The night I hadn’t slept well at all with perhaps only 4 or 5 hours in total. Darren and I cycled into town to register where I met Nelson, Doug Migden and Leo Tong who was driving one of the official cars along with Francis Cade who produced some fantastic videos. After the registration I met my mum for some breakfast in town and bought some supplies for the first night including a whole pile of sandwiches. After an hour or so I headed back in order to set my bike up properly and I laid all of my food out neatly on a table and went upstairs to get my waterbottles… upon returning I found all of my sandwiches missing and instead a very happy dog munching on something. Classic start for me but it only gets worse. At this point I realize I had left my key in the room. The sweat started pouring as I realized my phone too was inside so I had nobody to call. So to get my key back first I started searching the bnb for a spare key – no luck. Secondly I tried to climb up the wall – I’m no rock climber so no luck. One of the rooms had a skylight so I managed to open that and climb onto the roof however the roof was a little too steep and slippery to take the risk so I decided against that. I began trying to find a ladder – luckily at the back of the garden I found an aluminum ladder which I lugged round to the front of the house. After setting it up and getting halfway up the BnB owner turned up and hastily opened the door for me. Pretty stressed out now I tried to get some sleep but I was unable to.

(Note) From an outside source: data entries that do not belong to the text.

This is an optimization exercise on Yosys and OpenROAD, whose aim is small area and few clock cycles, not a production implementation. Function was checked by simulation only, so behaviour that the tests miss may differ from the original. Power and IR drop assume default switching activity.

## flow/config.mk

```make
export PLATFORM = sky130hd
export DESIGN_NAME = html_markup_text_extractor
export DESIGN_NICKNAME = html_markup_text_extractor
export VERILOG_FILES = /design/flow/design.v
export SDC_FILE = /design/flow/constraint.sdc
export NUM_CORES = 4
export LEC_CHECK = 0
export CAP_MARGIN = 20
export CORE_MARGIN = 2
export CORE_UTILIZATION = 40
export SLEW_MARGIN = 20
```

## flow/constraint.sdc

```tcl
create_clock -name core_clock -period 7.0 [get_ports {clk}]
set_input_delay 1.4000 -clock core_clock [delete_from_list [all_inputs] [get_ports {clk}]]
set_output_delay 1.4000 -clock core_clock [all_outputs]
set_load 0.01 [all_outputs]
```

## flow/design.v

```verilog
module html_markup_text_extractor #(
	parameter int unsigned NEST_DEPTH = 16
) (
	input  logic        clk,
	input  logic        arst_n,
	input  logic        in_valid,
	output logic        in_ready,
	input  logic [7:0]  in_byte,
	input  logic        doc_last,
	output logic        out_valid,
	input  logic        out_ready,
	output logic [7:0]  out_char,
	output logic [19:0] src_offset,
	output logic        run_last,
	output logic        nest_overflow
);
	localparam int unsigned TagKeep  = 8;
	localparam int unsigned EntKeep  = 6;
	localparam int unsigned OutDepth = 4;
	localparam logic [2:0]  EntLong  = 3'd7;
	localparam logic [7:0] ChLt      = 8'h3C;
	localparam logic [7:0] ChGt      = 8'h3E;
	localparam logic [7:0] ChAmp     = 8'h26;
	localparam logic [7:0] ChSemi    = 8'h3B;
	localparam logic [7:0] ChSpace   = 8'h20;
	localparam logic [7:0] ChNewline = 8'h0A;
	localparam logic [3:0] MODE_NORMAL = 4'b0001;
	localparam logic [3:0] MODE_TAG    = 4'b0010;
	localparam logic [3:0] MODE_ENTITY = 4'b0100;
	localparam logic [3:0] MODE_SPACES = 4'b1000;
	localparam int unsigned ResW = 30;
	function automatic logic is_ws(input logic [7:0] c);
		is_ws = (c == 8'h20) || (c >= 8'h09 && c <= 8'h0D);
	endfunction
	function automatic logic is_alnum(input logic [7:0] c);
		is_alnum = (c >= 8'h30 && c <= 8'h39) || (c >= 8'h61 && c <= 8'h7A) ||
			(c >= 8'h41 && c <= 8'h5A);
	endfunction
	function automatic logic [7:0] fold(input logic [7:0] c);
		fold = (c >= 8'h61 && c <= 8'h7A) ? (c - 8'd32) : c;
	endfunction
	function automatic logic tag_is(input logic [63:0] tc, input logic [3:0] cnt,
		input logic [55:0] pat, input int len);
		logic ok;
		int   idx;
		ok = (cnt >= 4'(len));
		for (int j = 0; j < 7; j++) begin
			idx = (j < len) ? 8 * (len - 1 - j) : 0;
			if (j < len && fold(tc[8*j +: 8]) != pat[idx +: 8])
				ok = 1'b0;
		end
		tag_is = ok && ((cnt == 4'(len)) || is_ws(tc[8*len +: 8]));
	endfunction
	function automatic logic block_tag_hit(input logic [63:0] tc, input logic [3:0] cnt);
		block_tag_hit = tag_is(tc, cnt, "LI", 2)     | tag_is(tc, cnt, "/LI", 3)    |
			tag_is(tc, cnt, "UL", 2)     | tag_is(tc, cnt, "/UL", 3)    |
			tag_is(tc, cnt, "DL", 2)     | tag_is(tc, cnt, "/DL", 3)    |
			tag_is(tc, cnt, "DT", 2)     | tag_is(tc, cnt, "/DT", 3)    |
			tag_is(tc, cnt, "/P", 2)     | tag_is(tc, cnt, "TITLE", 5)  |
			tag_is(tc, cnt, "/TITLE", 6) | tag_is(tc, cnt, "TABLE", 5)  |
			tag_is(tc, cnt, "/TABLE", 6) | tag_is(tc, cnt, "TR", 2)     |
			tag_is(tc, cnt, "/TR", 3)    | tag_is(tc, cnt, "TD", 2)     |
			tag_is(tc, cnt, "/TD", 3)    | tag_is(tc, cnt, "H1", 2)     |
			tag_is(tc, cnt, "/H1", 3)    | tag_is(tc, cnt, "H2", 2)     |
			tag_is(tc, cnt, "/H2", 3)    | tag_is(tc, cnt, "H3", 2)     |
			tag_is(tc, cnt, "/H3", 3);
	endfunction
	function automatic logic ent_is(input logic [47:0] ec, input logic [2:0] cnt,
		input logic [47:0] pat, input int len);
		logic ok;
		int   idx;
		ok = (cnt == 3'(len));
		for (int j = 0; j < 6; j++) begin
			idx = (j < len) ? 8 * (len - 1 - j) : 0;
			if (j < len && ec[8*j +: 8] != pat[idx +: 8])
				ok = 1'b0;
		end
		ent_is = ok;
	endfunction
	function automatic logic [8:0] ent_decode(input logic [47:0] ec, input logic [2:0] cnt);
		logic [8:0] r;
		r = '0;
		if (ent_is(ec, cnt, "amp", 3))         r = {1'b1, 8'h26};
		else if (ent_is(ec, cnt, "lt", 2))     r = {1'b1, 8'h3C};
		else if (ent_is(ec, cnt, "gt", 2))     r = {1'b1, 8'h3E};
		else if (ent_is(ec, cnt, "nbsp", 4))   r = {1'b1, 8'h20};
		else if (ent_is(ec, cnt, "ouml", 4))   r = {1'b1, 8'hF6};
		else if (ent_is(ec, cnt, "auml", 4))   r = {1'b1, 8'hE4};
		else if (ent_is(ec, cnt, "uuml", 4))   r = {1'b1, 8'hFC};
		else if (ent_is(ec, cnt, "Ouml", 4))   r = {1'b1, 8'hD6};
		else if (ent_is(ec, cnt, "Auml", 4))   r = {1'b1, 8'hC4};
		else if (ent_is(ec, cnt, "Uuml", 4))   r = {1'b1, 8'hDC};
		else if (ent_is(ec, cnt, "szlig", 5))  r = {1'b1, 8'hDF};
		else if (ent_is(ec, cnt, "agrave", 6)) r = {1'b1, 8'hE0};
		else if (ent_is(ec, cnt, "egrave", 6)) r = {1'b1, 8'hE8};
		else if (ent_is(ec, cnt, "eacute", 6)) r = {1'b1, 8'hE9};
		ent_decode = r;
	endfunction
	localparam int unsigned DepW = $clog2(NEST_DEPTH + 1);
	localparam int unsigned IdxW = (NEST_DEPTH > 1) ? $clog2(NEST_DEPTH) : 1;
	logic       v_s1;
	logic [7:0] byte_s1;
	logic       last_s1;
	logic       go;
	logic [3:0]     mode_q, mode_d;
	logic [63:0]    tchars_q, tchars_d;
	logic [3:0]     tcnt_q, tcnt_d;
	logic           tlead_q, tlead_d;
	logic [47:0]    echars_q, echars_d;
	logic [2:0]     ecnt_q, ecnt_d;
	logic [DepW-1:0] depth_q, depth_d;
	logic [19:0]    bpos_q, mstart_q, mstart_d;
	logic           ovf_q;
	logic           top_q;
	logic stack_mem [NEST_DEPTH];
	logic [ResW-1:0] q_mem [OutDepth];
	logic [1:0] wp_q, rp_q;
	logic [2:0] cnt_q;
	logic       pop_o;
	logic       ws_c, depth_zero;
	logic       nrm_emit, nrm_tag, nrm_ent;
	logic [7:0] nrm_char;
	logic [3:0] nrm_mode;
	logic       br_hit, xml_hit, script_hit, close_hit, blk_hit;
	logic [8:0] ent_res;
	logic       push, push_kind, push_ok, pop, ovf_set, again;
	logic [1:0] n_res;
	logic [7:0] rc [2];
	logic [19:0] ro [2];
	logic [DepW-1:0] dm1;
	logic [ResW-1:0] r0, r1;
	assign go       = v_s1 && (cnt_q <= 3'd2);
	assign in_ready = !v_s1 || go;
	always_ff @(posedge clk or negedge arst_n) begin
		if (!arst_n) begin
			v_s1 <= 1'b0;
		end else if (in_valid && in_ready) begin
			v_s1 <= 1'b1;
		end else if (go) begin
			v_s1 <= 1'b0;
		end
	end
	always_ff @(posedge clk) begin
		if (in_valid && in_ready) begin
			byte_s1 <= in_byte;
			last_s1 <= doc_last;
		end
	end
	assign ws_c       = is_ws(byte_s1);
	assign depth_zero = (depth_q == '0);
	assign br_hit     = tag_is(tchars_q, tcnt_q, "BR", 2);
	assign xml_hit    = tag_is(tchars_q, tcnt_q, "XML", 3);
	assign script_hit = tag_is(tchars_q, tcnt_q, "SCRIPT", 6);
	assign close_hit  = top_q ? tag_is(tchars_q, tcnt_q, "/SCRIPT", 7)
		: tag_is(tchars_q, tcnt_q, "/XML", 4);
	assign blk_hit    = block_tag_hit(tchars_q, tcnt_q);
	assign ent_res    = ent_decode(echars_q, ecnt_q);
	always_comb begin
		nrm_emit = 1'b0;
		nrm_char = byte_s1;
		nrm_mode = MODE_NORMAL;
		nrm_tag  = 1'b0;
		nrm_ent  = 1'b0;
		if (ws_c) begin
			nrm_emit = depth_zero;
			nrm_char = ChSpace;
			nrm_mode = MODE_SPACES;
		end else if (byte_s1 == ChLt) begin
			nrm_mode = MODE_TAG;
			nrm_tag  = 1'b1;
		end else if (byte_s1 == ChAmp) begin
			nrm_mode = MODE_ENTITY;
			nrm_ent  = 1'b1;
		end else begin
			nrm_emit = depth_zero;
		end
	end
	always_comb begin
		mode_d    = mode_q;
		tchars_d  = tchars_q;
		tcnt_d    = tcnt_q;
		tlead_d   = tlead_q;
		echars_d  = echars_q;
		ecnt_d    = ecnt_q;
		mstart_d  = mstart_q;
		push      = 1'b0;
		push_kind = 1'b0;
		pop       = 1'b0;
		again     = 1'b0;
		n_res     = 2'd0;
		rc[0]     = '0;
		rc[1]     = '0;
		ro[0]     = '0;
		ro[1]     = '0;
		case (mode_q)
			MODE_NORMAL: begin
				if (nrm_emit) begin
					rc[0] = nrm_char;
					ro[0] = bpos_q;
					n_res = 2'd1;
				end
				mode_d = nrm_mode;
				if (nrm_tag) begin
					mstart_d = bpos_q;
					tcnt_d   = '0;
					tlead_d  = 1'b0;
				end
				if (nrm_ent) begin
					mstart_d = bpos_q;
					ecnt_d   = '0;
				end
			end
			MODE_TAG: begin
				if (byte_s1 == ChGt) begin
					mode_d = MODE_NORMAL;
					if (br_hit) begin
						if (depth_zero) begin
							rc[0] = ChNewline;
							ro[0] = mstart_q;
							n_res = 2'd1;
						end
						mode_d = MODE_SPACES;
					end else if (xml_hit) begin
						push = 1'b1;
					end else if (script_hit) begin
						push      = 1'b1;
						push_kind = 1'b1;
					end else if (!depth_zero && close_hit) begin
						pop = 1'b1;
					end else if (blk_hit) begin
						if (depth_zero) begin
							rc[0] = ChNewline;
							ro[0] = mstart_q;
							rc[1] = ChNewline;
							ro[1] = bpos_q;
							n_res = 2'd2;
						end
						mode_d = MODE_SPACES;
					end
				end else if (tlead_q || !ws_c) begin
					tlead_d = 1'b1;
					if (tcnt_q < 4'(TagKeep)) begin
						tchars_d[8*tcnt_q[2:0] +: 8] = byte_s1;
						tcnt_d = tcnt_q + 4'd1;
					end
				end
			end
			MODE_ENTITY: begin
				if (is_alnum(byte_s1)) begin
					if (ecnt_q < 3'(EntKeep))
						echars_d[8*ecnt_q +: 8] = byte_s1;
					if (ecnt_q < EntLong)
						ecnt_d = ecnt_q + 3'd1;
				end else begin
					again  = (byte_s1 != ChSemi);
					mode_d = MODE_NORMAL;
					if (depth_zero && ent_res[8]) begin
						rc[0] = ent_res[7:0];
						ro[0] = mstart_q;
						n_res = 2'd1;
					end
				end
			end
			MODE_SPACES: begin
				if (!ws_c) begin
					mode_d = MODE_NORMAL;
					again  = 1'b1;
				end
			end
			default: begin
				mode_d = MODE_NORMAL;
			end
		endcase
		if (again && !last_s1) begin
			if (nrm_emit) begin
				rc[n_res[0]] = nrm_char;
				ro[n_res[0]] = bpos_q;
				n_res = n_res + 2'd1;
			end
			mode_d = nrm_mode;
			if (nrm_tag) begin
				mstart_d = bpos_q;
				tcnt_d   = '0;
				tlead_d  = 1'b0;
			end
			if (nrm_ent) begin
				mstart_d = bpos_q;
				ecnt_d   = '0;
			end
		end
	end
	assign push_ok = push && (depth_q != DepW'(NEST_DEPTH));
	assign ovf_set = push && !push_ok;
	assign depth_d = push_ok ? depth_q + 1'b1 : (pop ? depth_q - 1'b1 : depth_q);
	assign dm1     = depth_d - 1'b1;
	always_ff @(posedge clk or negedge arst_n) begin
		if (!arst_n) begin
			mode_q   <= MODE_NORMAL;
			tcnt_q   <= '0;
			tlead_q  <= 1'b0;
			ecnt_q   <= '0;
			depth_q  <= '0;
			bpos_q   <= '0;
			mstart_q <= '0;
			ovf_q    <= 1'b0;
		end else if (go) begin
			if (last_s1) begin
				mode_q   <= MODE_NORMAL;
				tcnt_q   <= '0;
				tlead_q  <= 1'b0;
				ecnt_q   <= '0;
				depth_q  <= '0;
				bpos_q   <= '0;
				mstart_q <= '0;
				ovf_q    <= 1'b0;
			end else begin
				mode_q   <= mode_d;
				tcnt_q   <= tcnt_d;
				tlead_q  <= tlead_d;
				ecnt_q   <= ecnt_d;
				depth_q  <= depth_d;
				bpos_q   <= bpos_q + 20'd1;
				mstart_q <= mstart_d;
				ovf_q    <= ovf_q | ovf_set;
			end
		end
	end
	always_ff @(posedge clk) begin
		if (go) begin
			tchars_q <= tchars_d;
			echars_q <= echars_d;
		end
	end
	always_ff @(posedge clk) begin
		if (go) begin
			if (push_ok)
				stack_mem[depth_q[IdxW-1:0]] <= push_kind;
			if (push_ok)
				top_q <= push_kind;
			else
				top_q <= stack_mem[dm1[IdxW-1:0]];
		end
	end
	always_comb begin
		r0 = {rc[0], ro[0], n_res == 2'd1, ovf_q | ovf_set};
		r1 = {rc[1], ro[1], 1'b1, ovf_q | ovf_set};
	end
	assign out_valid = (cnt_q != 3'd0);
	assign pop_o     = out_valid && out_ready;
	always_ff @(posedge clk) begin
		if (go && n_res != 2'd0)
			q_mem[wp_q] <= r0;
		if (go && n_res == 2'd2)
			q_mem[wp_q + 2'd1] <= r1;
	end
	always_ff @(posedge clk or negedge arst_n) begin
		if (!arst_n) begin
			wp_q  <= '0;
			rp_q  <= '0;
			cnt_q <= '0;
		end else begin
			wp_q  <= wp_q + (go ? n_res : 2'd0);
			rp_q  <= rp_q + {1'b0, pop_o};
			cnt_q <= cnt_q + (go ? {1'b0, n_res} : 3'd0) - {2'b0, pop_o};
		end
	end
	assign out_char      = q_mem[rp_q][29:22];
	assign src_offset    = q_mem[rp_q][21:2];
	assign run_last      = q_mem[rp_q][1];
	assign nest_overflow = q_mem[rp_q][0];
endmodule
```

## flow/run.sh

```bash
#!/bin/bash
# synth_recipe.tcl (not shown) runs the flow's synth.tcl, then flattens the netlist and writes it again
# the make line also repeats each setting of config.mk as NAME=value (left out here)
make -C /OpenROAD-flow-scripts/flow DESIGN_CONFIG=/design/flow/config.mk WORK_HOME=/design/flow/orfs CLKGATE_MAP_FILE= SYNTH_SCRIPT=/design/flow/synth_recipe.tcl finish
```

==> flow_metrics.py <==
metrics = {
    "clock_network": {
        "cts-root-buf": "clkbuf_16",
        "cts_setup_buffers": 0,
        "clk_pin_slew_worst_paths_ps": 60,
        "cts_buffers": 38,
        "post_cts_resized": 0,
        "cts.sink_count": 324,
        "cts_buffer_depth": 3,
        "tritoncts": "yes",
        "clock_latency_ps": 570,
        "hold_buffers": 0,
        "h-tree-depth": 2,
    },
    "logic_synthesis": {
        "yosysWarnings": 3,
        "synth_area_um2": 18540,
        "synth_edf_count": 254,
        "yosysSeqAreaShare": 0.5049,
        "synth_top_cell_area_share": 0.4114,
        "synthFlopType": "edfxtp_1",
        "ys_seq_elements": 324,
        "syn-instance-count": 1741,
        "yosysUniqueCellTypes": 101,
        "yosys.area.top_type": "edfxtp_1",
        "synthTopCellsByArea": "edfxtp_1 41%, dfrtp_1 8.8%, a22o_1 4.1%",
        "synth.avg_cell_area_um2": 10.65,
        "syn-num-nets": 1799,
        "synthArstFlopShare": 0.2037,
    },
    "timing": {
        "grt_setup_unrepaired": "false",
        "worstMarginPinSlew_ps": 1078,
        "skew_ps": 28.95,
        "finalCriticalPeriod_ps": 5066,
        "fin_tns_setup_ps": 0,
        "relSlewSlack": 0.2788,
        "hold_viol_final": 0,
        "period_share": 0.7237,
        "slew_viol_final": 0,
        "fmax_ghz": 0.1974,
        "setup_viol": 0,
    },
    "flow_run": {
        "drv_cap": 0,
    },
    "drt": {
        "post-route-drc-count": 0,
        "wl_per_cell_um": 22.29,
        "vias_per_cell": 6.225,
        "ant_nets": 0,
        "vias": 14790,
        "drtIter0Drc": 1668,
        "wl_mm": 52.95,
        "first_pass_iters": 5,
    },
    "grt": {
        "grt.total_usage": 0.2223,
        "grt_overflow": 0,
        "grt_max_degree": 67,
        "grt_pass1_vias": 14380,
        "grt_pass1_wl_mm": 83.77,
        "grt_antenna_before_repair": 0,
    },
    "power": {
        "fin_total_pwr_uw": 6080,
        "p_leak_uw": 0.007011,
        "power_density_nw_per_um2": 292.9,
        "peakVddDrop_mv": 0.2034,
    },
    "die": {
        "ios": 45,
        "core-area_um2": 45580,
        "dieArea_um2": 48090,
        "dieWidth_um": 219.3,
        "initial_core_util": 0.4068,
        "rows": 78,
        "die_y_um": 219.3,
    },
    "critical_path": {
        "endpoint_kind": "flop",
        "start_kind": "flop",
        "required_ps": 7240,
        "path_class": "reg -> reg",
        "worstPathMaxFanout": 15,
        "cp.arrival_ps": 5310,
    },
    "placed_design": {
        "port_buffers": 44,
        "gp_congestion": 0.9376,
        "dp_hpwl_mm": 36.24,
    },
    "finish": {
        "area_delta_synth_final_pct": 11.96,
        "drive_above_1_share": 0.08896,
        "mostFrequentLayoutCells": "254 x edfxtp_1, 193 x nand2_1, 136 x nor2_1, 96 x o22ai_1, 87 x o21ai_0",
        "mostFrequentLayoutCell": "edfxtp_1",
        "diodes": 0,
        "utilization": 0.4554,
        "nNetsFinal": 1804,
    },
    "run_status": {
        "status": "finished clean",
    },
    "min_path": {
        "hp-class": "reg -> reg",
    },
}
synth_stat cells, types with 8 or more instances:
| master | n |
|---|---|
| edfxtp_1 | 254 |
| nand2_1 | 193 |
| nor2_1 | 138 |
| o22ai_1 | 96 |
| o21ai_0 | 87 |
| a22o_1 | 86 |
| clkbuf_1 | 73 |
| dfrtp_1 | 65 |
| inv_1 | 57 |
| nand3_1 | 55 |
| a22oi_1 | 52 |
| ha_1 | 44 |
| nor3_1 | 43 |
| a21oi_1 | 42 |
| nand4_1 | 41 |
| mux4_2 | 33 |
| nor4_1 | 20 |
| nand2b_1 | 17 |
| nand3b_1 | 17 |
| buf_2 | 16 |
| nor2b_1 | 16 |
| xor2_1 | 16 |
| and2_1 | 15 |
| nor4bb_1 | 13 |
| a31oi_1 | 12 |
| and3_1 | 12 |
| nor4b_1 | 12 |
| or3_1 | 12 |
| buf_1 | 11 |
| nor3b_1 | 8 |
| xnor2_1 | 8 |
state kept, by name, indices dropped and copies added, names as in the netlist:
name and cells:
depth_q 5, mode_q 4, wp_q 2, cnt_q 3, top_q 1, mstart_q 20
ovf_q 1, last_s1 1, tlead_q 1, rp_q 2, bpos_q 20, q_mem 120
echars_q 48, tchars_q 64, byte_s1 8, v_s1 1, stack_mem 16, tcnt_q 4
ecnt_q 3
final timing paths:
kind,cells after the start,slack (ps),start,endpoint
max,15,1930,ecnt_q[0],q_mem[3][23]
min,2,460,q_mem[3][1],q_mem[3][1]
max reg2reg,15,1930,ecnt_q[0],q_mem[3][23]
min reg2reg,2,460,q_mem[3][1],q_mem[3][1]
max in group asynchronous,2,5350,arst_n,rp_q[0]
min in group asynchronous,2,1020,arst_n,mstart_q[15]
worst max-delay path: stages, from the launching register on:
cell and delay, ps:
dfrtp_1 610, inv_1 170, ha_1 260, ha_1 180, nor3b_1 160, and4_1 210, o2111ai_1 110, a21oi_2 110
o311ai_2 480, nor3b_1 580, nor4_2 160, or2_2 370, nor2_1 140, o21ai_1 160, nor2_2 680, buf_4 380
cells by family (layout without fill, tap and decap cells):
kind of cell	after synthesis	in the layout	share of synthesized area
xor+xnor	25	25	0.01222
mux	42	42	0.04596
buf+inv	162	197	0.03530
compound gates	471	471	0.1803
simple gates	672	672	0.1905
flops	324	324	0.5049
fa+ha+maj	45	45	0.03078
report_power, final:
part,leakage (uW),internal [uW],switching (uW),total [uW]
sequential,0.00284,2340,203,2540
clock,0.000606,1160,820,1970
combinational,0.00357,659,908,1570
total,0.00701,4150,1930,6080
layout make-up:
cell class | instances | area [um2]
Clock buffer | 55 | 1077
Clock inverter | 15 | 167.7
Fill cell | 4202 | 24820
Inverter | 58 | 217.7
Multi-Input combinational cell | 1255 | 8557
Sequential cell | 324 | 9363
Tap cell | 600 | 750.7
Timing Repair Buffer | 69 | 623.1
metrics by stage:
step | std cells | cell area, um2 | setup slack, ps | hold slack (ps)
finish | 2376 | 20760 | 1934 | 462.8
global placement | 2306 | 19510 | 2064 | 442.1
global route | 2376 | 20760 | 1514 | 481.7
CTS | 2376 | 20760 | 1961 | 456.0
detailed placement | 2306 | 19510 | 1953 | 448.2
floorplan | 1741 | 18550 | 1314 | 425.9
layer usage:
metal	up-vias	share of wire	global-route usage	routed length, um
li1	6796	-	-	-
met3	76	0.082	0.04116	4352
met5	-	0	0	0
met4	0	0.023	0.06419	1207
met2	648	0.45	0.3387	23610
met1	7270	0.45	0.3226	23780
Testbench counts, summed over its fixed seeds: cycles 25,287.

[re-timing with driven ports]
Ports are ideal in the flow. The routed layout listed here was re-timed in OpenROAD. Step 1, drivers: a clkbuf_16 drives clk and a buf_2 each remaining input, both assumed. Step 2 moves the port delays by t, midway between the first and last clock arrival at a register: inputs arrive t later, outputs are due t later. That takes back most of the time a late clock gives input paths. Slacks: no drivers / after step 1 / after step 2; pairs: no drivers / after step 1.
shift t [ns]: 0.610
setup slack, ns: 1.934 / 1.934 / 1.934
worst hold slack (ns): 0.463 / 0.463 / 0.463
worst setup path after step 2: register to register
worst data-port slew with drivers (ns): 0.04
After both steps setup and hold are still met in this run. The setup slack of this run moves by 0.000 ns with the drivers and by 0.000 ns with both steps.
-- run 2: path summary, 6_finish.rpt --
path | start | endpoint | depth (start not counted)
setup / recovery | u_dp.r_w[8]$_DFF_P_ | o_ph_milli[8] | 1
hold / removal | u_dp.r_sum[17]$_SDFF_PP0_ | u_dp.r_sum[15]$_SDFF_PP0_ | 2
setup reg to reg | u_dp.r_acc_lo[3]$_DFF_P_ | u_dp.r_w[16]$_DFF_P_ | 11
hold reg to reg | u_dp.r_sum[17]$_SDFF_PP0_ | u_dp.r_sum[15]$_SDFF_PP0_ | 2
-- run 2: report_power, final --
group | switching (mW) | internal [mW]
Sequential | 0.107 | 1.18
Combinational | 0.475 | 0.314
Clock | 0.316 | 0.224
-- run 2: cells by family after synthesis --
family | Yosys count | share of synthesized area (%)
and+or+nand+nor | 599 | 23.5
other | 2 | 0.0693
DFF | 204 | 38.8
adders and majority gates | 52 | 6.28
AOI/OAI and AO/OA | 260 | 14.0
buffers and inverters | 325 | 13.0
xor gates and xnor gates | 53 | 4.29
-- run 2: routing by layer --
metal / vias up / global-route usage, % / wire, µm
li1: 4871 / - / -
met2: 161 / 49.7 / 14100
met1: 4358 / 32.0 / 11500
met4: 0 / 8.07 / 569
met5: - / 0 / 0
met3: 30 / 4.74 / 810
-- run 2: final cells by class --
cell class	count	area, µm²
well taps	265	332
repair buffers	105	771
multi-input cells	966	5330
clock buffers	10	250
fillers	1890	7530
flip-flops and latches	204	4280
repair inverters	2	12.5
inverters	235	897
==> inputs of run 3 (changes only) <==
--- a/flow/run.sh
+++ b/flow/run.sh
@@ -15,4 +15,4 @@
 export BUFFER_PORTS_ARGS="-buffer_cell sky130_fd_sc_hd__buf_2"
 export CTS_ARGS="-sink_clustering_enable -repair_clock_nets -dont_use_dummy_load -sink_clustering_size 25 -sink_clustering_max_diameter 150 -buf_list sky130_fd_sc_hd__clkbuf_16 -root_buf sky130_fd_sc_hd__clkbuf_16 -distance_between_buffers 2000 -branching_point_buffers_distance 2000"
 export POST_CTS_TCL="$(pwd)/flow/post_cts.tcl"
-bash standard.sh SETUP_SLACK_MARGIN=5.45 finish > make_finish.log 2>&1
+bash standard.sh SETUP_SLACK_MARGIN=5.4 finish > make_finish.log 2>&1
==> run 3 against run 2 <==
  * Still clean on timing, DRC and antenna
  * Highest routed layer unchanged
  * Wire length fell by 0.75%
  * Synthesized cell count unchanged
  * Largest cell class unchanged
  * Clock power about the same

At about 5ish or so it was time for the pre-race briefing so Darren and I once againheaded back to Geraardsbergen. I found James Hayden and sat together during the briefing after which I headed to a restaurant to get some dinner with my mum and aunt (who had to come to watch the start after being a fanatical dot-watcher in the previous year). The food came out quite slowly (which didn't help with my nerves) but in the end it was very delicious, unfortunately I was pretty sleepy already so I quickly guzzled down three espressos and put on the skinsuit that I’d be wearing for the next 2 weeks. I headed out to the market and met some more forumungers racers including Zooey Miller who had ridden the Transatlantic Way which is definitely on my to-do list, Stuart Birnie and James. The flaming torches started to appear, the town crier and mayor came out and the Prodigy was turned on. Before I knew we were off up the Muur to begin the race.